Our weekly conversations of the VCFS (Voluntary Community Faith Sector) food response meetings have begun to shift from the here-and-now response, driven by heart tugging media photos of empty shelves. We have begun to refocus on what we already knew we did well; rebuilding resilience, strength based conversations, and personal assessment. What many perceived as “unable to access food” really required a rapid shift to understanding the logistics of food distribution. Access to digital resources, a car, a friend who didn’t have to shield; these were the key things to getting your shopping. Then came access to money; those on zero hours contracts, not eligible for furlough, quickly started to come through the referrals. The prediction is that in August this will be a tsunami.

So we’re now on a path of continual review of our collaborative response, to be smarter with our own resources, to be prepared and flexible. Think like Amazon, but act with love of your neighbour.

The social determinants of health have always been the same; access to democracy, education, housing, health support, providing the power to make positive choices about what to eat. Suddenly the conversations about diabetes and obesity were part of the ‘here and now’ of ‘upping’ an individual’s chances of surviving Covid. This brings joy to the ears of public health educators as the tide of listening to the messages has shifted. We must not waste this opportunity.

The economic changes are yet to hit on a large scale, but they are coming! Financial resources being driven down will force swathes of people into the bottom left hand corner of the map above: “eating what’s given”. Those with low or no pay, poor housing, education, environment, not on the electoral register (where hope and resilience are low) will be affected the most.

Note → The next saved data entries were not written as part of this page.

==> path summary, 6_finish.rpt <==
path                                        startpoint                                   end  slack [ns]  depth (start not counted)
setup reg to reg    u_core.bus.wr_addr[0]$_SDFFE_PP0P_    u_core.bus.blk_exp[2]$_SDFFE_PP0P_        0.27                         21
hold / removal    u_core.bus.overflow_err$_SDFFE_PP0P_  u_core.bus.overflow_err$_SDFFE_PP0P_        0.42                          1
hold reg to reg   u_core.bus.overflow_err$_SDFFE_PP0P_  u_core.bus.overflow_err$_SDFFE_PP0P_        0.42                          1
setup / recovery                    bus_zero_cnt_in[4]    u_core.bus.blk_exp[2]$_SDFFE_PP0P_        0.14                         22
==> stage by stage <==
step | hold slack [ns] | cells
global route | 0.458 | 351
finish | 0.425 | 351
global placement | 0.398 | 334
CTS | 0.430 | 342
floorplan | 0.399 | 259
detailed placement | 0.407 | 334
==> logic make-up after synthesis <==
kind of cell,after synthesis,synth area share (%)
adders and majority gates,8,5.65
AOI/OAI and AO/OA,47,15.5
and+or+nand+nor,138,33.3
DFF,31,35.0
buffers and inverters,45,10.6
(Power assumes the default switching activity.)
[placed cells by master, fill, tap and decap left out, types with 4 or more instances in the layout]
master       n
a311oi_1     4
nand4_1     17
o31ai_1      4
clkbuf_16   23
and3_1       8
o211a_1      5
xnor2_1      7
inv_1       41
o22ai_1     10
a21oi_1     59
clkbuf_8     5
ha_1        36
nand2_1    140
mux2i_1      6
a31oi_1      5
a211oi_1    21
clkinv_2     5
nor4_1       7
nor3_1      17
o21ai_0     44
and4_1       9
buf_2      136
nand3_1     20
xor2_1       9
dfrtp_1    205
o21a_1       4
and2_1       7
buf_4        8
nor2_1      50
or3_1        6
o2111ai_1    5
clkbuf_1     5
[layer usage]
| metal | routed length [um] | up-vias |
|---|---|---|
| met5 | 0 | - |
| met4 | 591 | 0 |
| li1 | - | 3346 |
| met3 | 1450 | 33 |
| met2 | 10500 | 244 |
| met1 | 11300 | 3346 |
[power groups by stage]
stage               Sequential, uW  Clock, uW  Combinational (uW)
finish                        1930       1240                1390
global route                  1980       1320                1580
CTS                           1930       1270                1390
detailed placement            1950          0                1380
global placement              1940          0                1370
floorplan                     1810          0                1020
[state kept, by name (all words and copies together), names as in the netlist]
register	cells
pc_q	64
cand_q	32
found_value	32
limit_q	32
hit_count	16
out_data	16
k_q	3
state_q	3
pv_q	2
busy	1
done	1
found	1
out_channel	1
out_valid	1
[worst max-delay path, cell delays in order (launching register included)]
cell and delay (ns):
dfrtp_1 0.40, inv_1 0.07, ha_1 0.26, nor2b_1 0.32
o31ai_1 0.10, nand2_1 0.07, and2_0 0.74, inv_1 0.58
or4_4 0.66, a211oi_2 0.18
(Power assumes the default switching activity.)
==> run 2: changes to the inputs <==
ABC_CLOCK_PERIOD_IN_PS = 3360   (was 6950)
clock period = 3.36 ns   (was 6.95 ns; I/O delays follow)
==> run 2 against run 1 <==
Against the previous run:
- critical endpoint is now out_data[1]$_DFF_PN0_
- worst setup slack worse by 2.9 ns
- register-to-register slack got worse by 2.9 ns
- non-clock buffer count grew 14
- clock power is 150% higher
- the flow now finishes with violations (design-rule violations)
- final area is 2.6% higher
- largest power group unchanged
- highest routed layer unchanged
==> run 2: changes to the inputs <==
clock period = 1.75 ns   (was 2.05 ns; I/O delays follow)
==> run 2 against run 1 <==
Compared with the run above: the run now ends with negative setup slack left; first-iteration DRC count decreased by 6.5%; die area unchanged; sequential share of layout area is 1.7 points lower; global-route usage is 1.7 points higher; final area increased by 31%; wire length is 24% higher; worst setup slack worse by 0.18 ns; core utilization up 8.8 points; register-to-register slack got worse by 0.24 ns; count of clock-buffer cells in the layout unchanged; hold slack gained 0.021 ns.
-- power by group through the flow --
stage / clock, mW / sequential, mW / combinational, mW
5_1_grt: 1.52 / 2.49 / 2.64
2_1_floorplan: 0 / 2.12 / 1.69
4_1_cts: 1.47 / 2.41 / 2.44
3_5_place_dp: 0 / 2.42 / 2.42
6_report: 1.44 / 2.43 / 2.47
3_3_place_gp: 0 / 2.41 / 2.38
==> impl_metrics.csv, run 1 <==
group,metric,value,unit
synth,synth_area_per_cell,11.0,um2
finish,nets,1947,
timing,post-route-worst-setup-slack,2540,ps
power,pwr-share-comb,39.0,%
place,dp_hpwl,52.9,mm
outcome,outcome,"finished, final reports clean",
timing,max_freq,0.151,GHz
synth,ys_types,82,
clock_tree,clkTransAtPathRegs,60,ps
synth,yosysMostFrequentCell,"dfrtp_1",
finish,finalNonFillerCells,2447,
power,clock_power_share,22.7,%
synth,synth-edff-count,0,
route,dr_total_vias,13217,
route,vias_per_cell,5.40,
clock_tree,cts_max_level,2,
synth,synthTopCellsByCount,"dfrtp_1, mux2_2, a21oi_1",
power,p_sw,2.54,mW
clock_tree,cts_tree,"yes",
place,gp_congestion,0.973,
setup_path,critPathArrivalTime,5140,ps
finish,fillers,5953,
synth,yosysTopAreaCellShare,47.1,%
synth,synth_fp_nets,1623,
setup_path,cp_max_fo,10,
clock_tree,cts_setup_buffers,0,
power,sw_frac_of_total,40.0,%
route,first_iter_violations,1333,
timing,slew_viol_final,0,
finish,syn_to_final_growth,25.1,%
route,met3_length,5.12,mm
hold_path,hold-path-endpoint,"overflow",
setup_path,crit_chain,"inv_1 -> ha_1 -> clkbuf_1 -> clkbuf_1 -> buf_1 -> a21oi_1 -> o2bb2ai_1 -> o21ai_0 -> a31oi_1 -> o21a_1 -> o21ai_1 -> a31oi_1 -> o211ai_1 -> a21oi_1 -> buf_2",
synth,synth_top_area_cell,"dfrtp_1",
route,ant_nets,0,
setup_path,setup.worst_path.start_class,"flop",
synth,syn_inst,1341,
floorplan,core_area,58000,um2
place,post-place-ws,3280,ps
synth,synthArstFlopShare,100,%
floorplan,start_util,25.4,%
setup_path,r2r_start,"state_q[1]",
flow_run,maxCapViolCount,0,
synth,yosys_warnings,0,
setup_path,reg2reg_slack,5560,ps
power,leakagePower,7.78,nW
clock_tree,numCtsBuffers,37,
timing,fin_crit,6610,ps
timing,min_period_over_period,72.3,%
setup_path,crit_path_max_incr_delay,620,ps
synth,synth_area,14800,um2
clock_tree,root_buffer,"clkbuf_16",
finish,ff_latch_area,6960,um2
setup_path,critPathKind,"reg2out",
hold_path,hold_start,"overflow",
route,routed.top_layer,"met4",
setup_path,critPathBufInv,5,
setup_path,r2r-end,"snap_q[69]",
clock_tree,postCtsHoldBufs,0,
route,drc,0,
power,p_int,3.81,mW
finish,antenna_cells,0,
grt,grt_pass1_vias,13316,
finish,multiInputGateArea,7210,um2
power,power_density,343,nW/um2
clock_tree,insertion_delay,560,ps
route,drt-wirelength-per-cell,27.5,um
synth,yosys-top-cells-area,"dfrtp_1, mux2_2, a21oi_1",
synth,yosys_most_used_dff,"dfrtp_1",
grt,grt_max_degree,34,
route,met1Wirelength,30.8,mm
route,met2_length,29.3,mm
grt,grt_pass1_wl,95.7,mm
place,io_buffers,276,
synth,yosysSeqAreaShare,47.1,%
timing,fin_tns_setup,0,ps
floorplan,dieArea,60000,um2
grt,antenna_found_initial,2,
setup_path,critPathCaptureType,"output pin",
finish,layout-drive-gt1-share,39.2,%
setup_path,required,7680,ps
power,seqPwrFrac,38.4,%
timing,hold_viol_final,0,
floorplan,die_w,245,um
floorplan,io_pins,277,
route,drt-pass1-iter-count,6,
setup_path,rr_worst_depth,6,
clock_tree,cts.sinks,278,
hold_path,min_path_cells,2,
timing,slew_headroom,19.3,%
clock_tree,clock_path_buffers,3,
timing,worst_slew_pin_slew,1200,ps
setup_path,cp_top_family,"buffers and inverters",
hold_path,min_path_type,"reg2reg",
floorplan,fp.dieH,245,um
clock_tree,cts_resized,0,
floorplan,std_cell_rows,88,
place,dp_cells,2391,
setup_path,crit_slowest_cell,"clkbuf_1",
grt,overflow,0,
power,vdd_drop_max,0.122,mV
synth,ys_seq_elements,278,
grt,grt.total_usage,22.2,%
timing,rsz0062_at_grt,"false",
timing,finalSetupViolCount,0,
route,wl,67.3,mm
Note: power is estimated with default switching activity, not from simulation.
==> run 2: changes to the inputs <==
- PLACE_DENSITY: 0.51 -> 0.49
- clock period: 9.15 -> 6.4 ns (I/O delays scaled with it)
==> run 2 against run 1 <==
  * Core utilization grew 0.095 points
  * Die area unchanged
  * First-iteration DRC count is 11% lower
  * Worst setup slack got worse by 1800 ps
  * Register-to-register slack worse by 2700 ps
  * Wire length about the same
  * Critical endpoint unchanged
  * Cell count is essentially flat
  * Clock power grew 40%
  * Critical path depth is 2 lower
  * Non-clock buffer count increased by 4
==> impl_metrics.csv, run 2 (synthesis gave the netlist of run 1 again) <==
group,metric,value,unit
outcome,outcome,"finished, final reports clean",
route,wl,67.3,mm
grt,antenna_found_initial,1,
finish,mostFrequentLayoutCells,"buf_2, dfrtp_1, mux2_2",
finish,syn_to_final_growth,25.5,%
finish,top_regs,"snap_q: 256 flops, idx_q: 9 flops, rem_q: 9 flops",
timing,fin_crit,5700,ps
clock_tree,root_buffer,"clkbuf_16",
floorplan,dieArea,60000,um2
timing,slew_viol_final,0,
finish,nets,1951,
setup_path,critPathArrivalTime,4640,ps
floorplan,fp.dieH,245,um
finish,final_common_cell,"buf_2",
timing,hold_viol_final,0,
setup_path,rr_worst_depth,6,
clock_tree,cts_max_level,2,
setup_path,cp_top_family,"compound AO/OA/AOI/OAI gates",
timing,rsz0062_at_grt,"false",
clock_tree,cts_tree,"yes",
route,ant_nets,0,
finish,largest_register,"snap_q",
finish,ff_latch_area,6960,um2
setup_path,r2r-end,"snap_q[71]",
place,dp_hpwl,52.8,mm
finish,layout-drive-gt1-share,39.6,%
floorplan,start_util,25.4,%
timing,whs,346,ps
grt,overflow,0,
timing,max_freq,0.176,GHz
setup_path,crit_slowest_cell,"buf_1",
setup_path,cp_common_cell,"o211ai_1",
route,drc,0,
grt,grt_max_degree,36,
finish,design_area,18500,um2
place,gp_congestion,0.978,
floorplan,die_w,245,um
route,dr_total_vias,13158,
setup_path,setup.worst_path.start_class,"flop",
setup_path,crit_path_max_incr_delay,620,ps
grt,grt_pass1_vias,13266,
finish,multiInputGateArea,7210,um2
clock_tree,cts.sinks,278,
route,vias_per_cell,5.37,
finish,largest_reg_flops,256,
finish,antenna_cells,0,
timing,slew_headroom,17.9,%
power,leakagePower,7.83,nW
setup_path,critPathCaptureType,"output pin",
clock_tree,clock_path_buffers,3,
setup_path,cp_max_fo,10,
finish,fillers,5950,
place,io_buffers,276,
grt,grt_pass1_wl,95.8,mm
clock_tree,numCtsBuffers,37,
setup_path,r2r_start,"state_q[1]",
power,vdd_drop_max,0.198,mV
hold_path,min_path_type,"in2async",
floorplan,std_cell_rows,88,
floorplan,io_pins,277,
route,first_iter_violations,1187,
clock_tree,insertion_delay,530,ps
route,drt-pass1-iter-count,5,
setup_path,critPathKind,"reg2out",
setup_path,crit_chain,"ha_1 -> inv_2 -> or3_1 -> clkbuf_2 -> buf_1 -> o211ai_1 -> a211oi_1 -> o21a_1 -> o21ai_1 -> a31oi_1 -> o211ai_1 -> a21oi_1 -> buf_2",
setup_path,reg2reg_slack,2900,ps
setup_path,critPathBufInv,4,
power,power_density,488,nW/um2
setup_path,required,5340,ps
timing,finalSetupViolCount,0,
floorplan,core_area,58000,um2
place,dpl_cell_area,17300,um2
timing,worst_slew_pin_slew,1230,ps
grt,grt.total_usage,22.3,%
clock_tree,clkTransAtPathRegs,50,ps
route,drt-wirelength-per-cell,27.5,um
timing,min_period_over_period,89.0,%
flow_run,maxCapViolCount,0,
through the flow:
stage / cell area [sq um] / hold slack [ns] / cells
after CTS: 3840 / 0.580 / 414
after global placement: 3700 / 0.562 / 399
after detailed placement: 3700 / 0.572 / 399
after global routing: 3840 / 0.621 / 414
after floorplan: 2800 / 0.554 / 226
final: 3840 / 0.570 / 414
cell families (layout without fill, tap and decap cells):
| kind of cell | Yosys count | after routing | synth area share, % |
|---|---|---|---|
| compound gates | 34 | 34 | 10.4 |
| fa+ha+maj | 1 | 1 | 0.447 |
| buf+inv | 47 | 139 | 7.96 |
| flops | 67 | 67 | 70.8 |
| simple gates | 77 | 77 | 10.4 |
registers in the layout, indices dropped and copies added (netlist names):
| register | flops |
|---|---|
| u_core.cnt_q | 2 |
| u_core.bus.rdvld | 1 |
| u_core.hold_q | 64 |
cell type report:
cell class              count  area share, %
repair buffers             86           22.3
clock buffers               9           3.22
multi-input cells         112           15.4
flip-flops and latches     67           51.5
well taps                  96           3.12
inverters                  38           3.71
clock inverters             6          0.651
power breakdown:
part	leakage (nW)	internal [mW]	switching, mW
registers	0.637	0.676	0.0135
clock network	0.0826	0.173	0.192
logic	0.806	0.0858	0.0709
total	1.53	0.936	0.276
`src/rtl/completion_writeback_queue_if.sv`:
```
// Completion writeback queue bus: execute-side result lanes
// plus the ROB-side drain slots and flow-control status.
interface completion_writeback_queue_if #(
  parameter int DEPTH     = 8,
  parameter int PAYLOAD_W = 96
);
  logic [2:0]             in_valid;
  logic [3*PAYLOAD_W-1:0] in_payload;
  logic                   wb_allowin;
  logic                   drain_en;
  logic [1:0]             out_valid;
  logic [2*PAYLOAD_W-1:0] out_payload;
  logic [$clog2(DEPTH):0] occupancy;

  // Environment side: drives lanes and drain enable.
  modport master (
    output in_valid,
    output in_payload,
    output drain_en,
    input  wb_allowin,
    input  out_valid,
    input  out_payload,
    input  occupancy
  );

  // Queue side.
  modport slave (
    input  in_valid,
    input  in_payload,
    input  drain_en,
    output wb_allowin,
    output out_valid,
    output out_payload,
    output occupancy
  );
endinterface

```
`src/rtl/completion_writeback_queue.sv`:
```
// Completion writeback queue: compacts up to three execute
// results per cycle into a FIFO and drains two per cycle.
module completion_writeback_queue #(
  parameter int DEPTH          = 8,
  parameter int PAYLOAD_W      = 96,
  parameter int ALLOWIN_MARGIN = 6
) (
  input  logic clk,
  input  logic resetn,
  input  logic flush,
  completion_writeback_queue_if.slave wb
);
  localparam int AW = $clog2(DEPTH);
  localparam int PW = AW + 1;
  localparam logic [PW-1:0] DEPTH_C  = PW'(DEPTH);
  localparam logic [PW-1:0] MARGIN_C = PW'(ALLOWIN_MARGIN);
  localparam logic [PW-1:0] ONE_C    = PW'(1);
  localparam logic [PW-1:0] TWO_C    = PW'(2);

  logic [PW-1:0]        head_q;
  logic [PW-1:0]        head_d;
  logic [PW-1:0]        tail_q;
  logic [PW-1:0]        tail_d;
  logic                 allowin_q;
  logic                 allowin_d;
  logic [PAYLOAD_W-1:0] mem_q [DEPTH];

  logic [PW-1:0] occ;
  logic [PW-1:0] free;
  logic [PW-1:0] enq_n;
  logic [PW-1:0] deq_n;
  logic [PW-1:0] occ_nxt;
  logic [2:0]    wen;
  logic [AW-1:0] waddr [3];
  logic [AW-1:0] raddr0;
  logic [AW-1:0] raddr1;

  // Occupancy and free space from the wrap-bit pointers.
  always_comb begin
    occ  = tail_q - head_q;
    free = DEPTH_C - occ;
  end

  // Compact valid lanes onto consecutive slots; lanes that
  // do not fit are dropped so head is never overrun.
  always_comb begin
    enq_n = '0;
    wen   = '0;
    for (int i = 0; i < 3; i++) begin
      waddr[i] = tail_q[AW-1:0] + enq_n[AW-1:0];
      if (wb.in_valid[i] && (enq_n < free)) begin
        wen[i] = 1'b1;
        enq_n  = enq_n + ONE_C;
      end
    end
  end

  // Drain count: up to two oldest entries when the ROB accepts.
  always_comb begin
    deq_n = '0;
    if (wb.drain_en) begin
      if (occ >= TWO_C) begin
        deq_n = TWO_C;
      end else if (occ == ONE_C) begin
        deq_n = ONE_C;
      end
    end
  end

  // Next pointers and registered issue back-pressure.
  always_comb begin
    head_d    = head_q + deq_n;
    tail_d    = tail_q + enq_n;
    occ_nxt   = occ + enq_n - deq_n;
    allowin_d = (DEPTH_C - occ_nxt) >= MARGIN_C;
  end

  // Pointer and allowin state; flush behaves like reset.
  always_ff @(posedge clk) begin
    if (!resetn || flush) begin
      head_q    <= '0;
      tail_q    <= '0;
      allowin_q <= 1'b1;
    end else begin
      head_q    <= head_d;
      tail_q    <= tail_d;
      allowin_q <= allowin_d;
    end
  end

  // Payload storage is not reset; only accepted lanes write.
  always_ff @(posedge clk) begin
    if (resetn && !flush) begin
      for (int i = 0; i < 3; i++) begin
        if (wen[i]) begin
          mem_q[waddr[i]] <=
            wb.in_payload[i*PAYLOAD_W +: PAYLOAD_W];
        end
      end
    end
  end

  // Read the two oldest entries straight from storage.
  always_comb begin
    raddr0         = head_q[AW-1:0];
    raddr1         = head_q[AW-1:0] + 1'b1;
    wb.out_valid   = {occ >= TWO_C, occ != '0};
    wb.out_payload = {mem_q[raddr1], mem_q[raddr0]};
    wb.occupancy   = occ;
    wb.wb_allowin  = allowin_q;
  end

  // Upstream must never present more results than free slots.
  property p_no_overflow;
    @(posedge clk) disable iff (!resetn || flush)
      PW'($countones(wb.in_valid)) <= free;
  endproperty
  a_no_overflow: assert property (p_no_overflow);

endmodule
```
`src/flat_wrapper.sv`:
```
// flat-port wrapper written by rule: the top's interface ports become plain ports
module completion_writeback_queue_flat 
#(
  parameter int DEPTH          = 8,
  parameter int PAYLOAD_W      = 96,
  parameter int ALLOWIN_MARGIN = 6
)
  (clk, resetn, flush, wb_in_valid, wb_in_payload, wb_drain_en, wb_wb_allowin, wb_out_valid, wb_out_payload, wb_occupancy);
  completion_writeback_queue_if #(.DEPTH(DEPTH), .PAYLOAD_W(PAYLOAD_W)) wb_i ();
  input  logic clk;
  input  logic resetn;
  input  logic flush;
  input wire logic [$bits(wb_i.in_valid)-1:0] wb_in_valid;
  input wire logic [$bits(wb_i.in_payload)-1:0] wb_in_payload;
  input wire logic [$bits(wb_i.drain_en)-1:0] wb_drain_en;
  output wire logic [$bits(wb_i.wb_allowin)-1:0] wb_wb_allowin;
  output wire logic [$bits(wb_i.out_valid)-1:0] wb_out_valid;
  output wire logic [$bits(wb_i.out_payload)-1:0] wb_out_payload;
  output wire logic [$bits(wb_i.occupancy)-1:0] wb_occupancy;
  assign wb_i.in_valid = wb_in_valid;
  assign wb_i.in_payload = wb_in_payload;
  assign wb_i.drain_en = wb_drain_en;
  assign wb_wb_allowin = wb_i.wb_allowin;
  assign wb_out_valid = wb_i.out_valid;
  assign wb_out_payload = wb_i.out_payload;
  assign wb_occupancy = wb_i.occupancy;
  completion_writeback_queue #(.DEPTH(DEPTH), .PAYLOAD_W(PAYLOAD_W), .ALLOWIN_MARGIN(ALLOWIN_MARGIN)) u_core (.clk(clk), .resetn(resetn), .flush(flush), .wb(wb_i));
endmodule
```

How to provide hope? Live alongside them, with persistence. Provide good nutritional food in a time of crisis, then continue to support the transition to self determination. Which shelves emptied the fastest? The good food basics for making a homely meal; tins of tomatoes, beans, meat. The ‘rubbish’ calories were left behind. Yay! Folk went with their survival instinct. As parcel providers, many in our emerging collaborative have started to say no to the large volumes of rubbish calories offered: cake, biscuits, snacks; nice extras. The drive to ensure all packs are providing balanced meals has came to the fore. These packs are more than a quick fix for hunger, they represent long term health. We collaborated to purchase and provide ‘good food’; eggs, milk, tinned meat, fresh veg: progressing to vitamin D. It’s a challenge, a work in progress. There is a continual reassessment of parcel contents and the needs of those opening the box, and the need to include some joy. Emerging skill sets of volunteers include: procurement, media, dispatching….who’d have imagined this 12 weeks ago?

#itsalotmorethanfood. Access to money, benefits and new jobs; we can’t leave anything out. How can we develop access to the encompassing skills for individual food resilience? We have a Food Alliance, now is the time to give it ‘teeth’…..watch this space!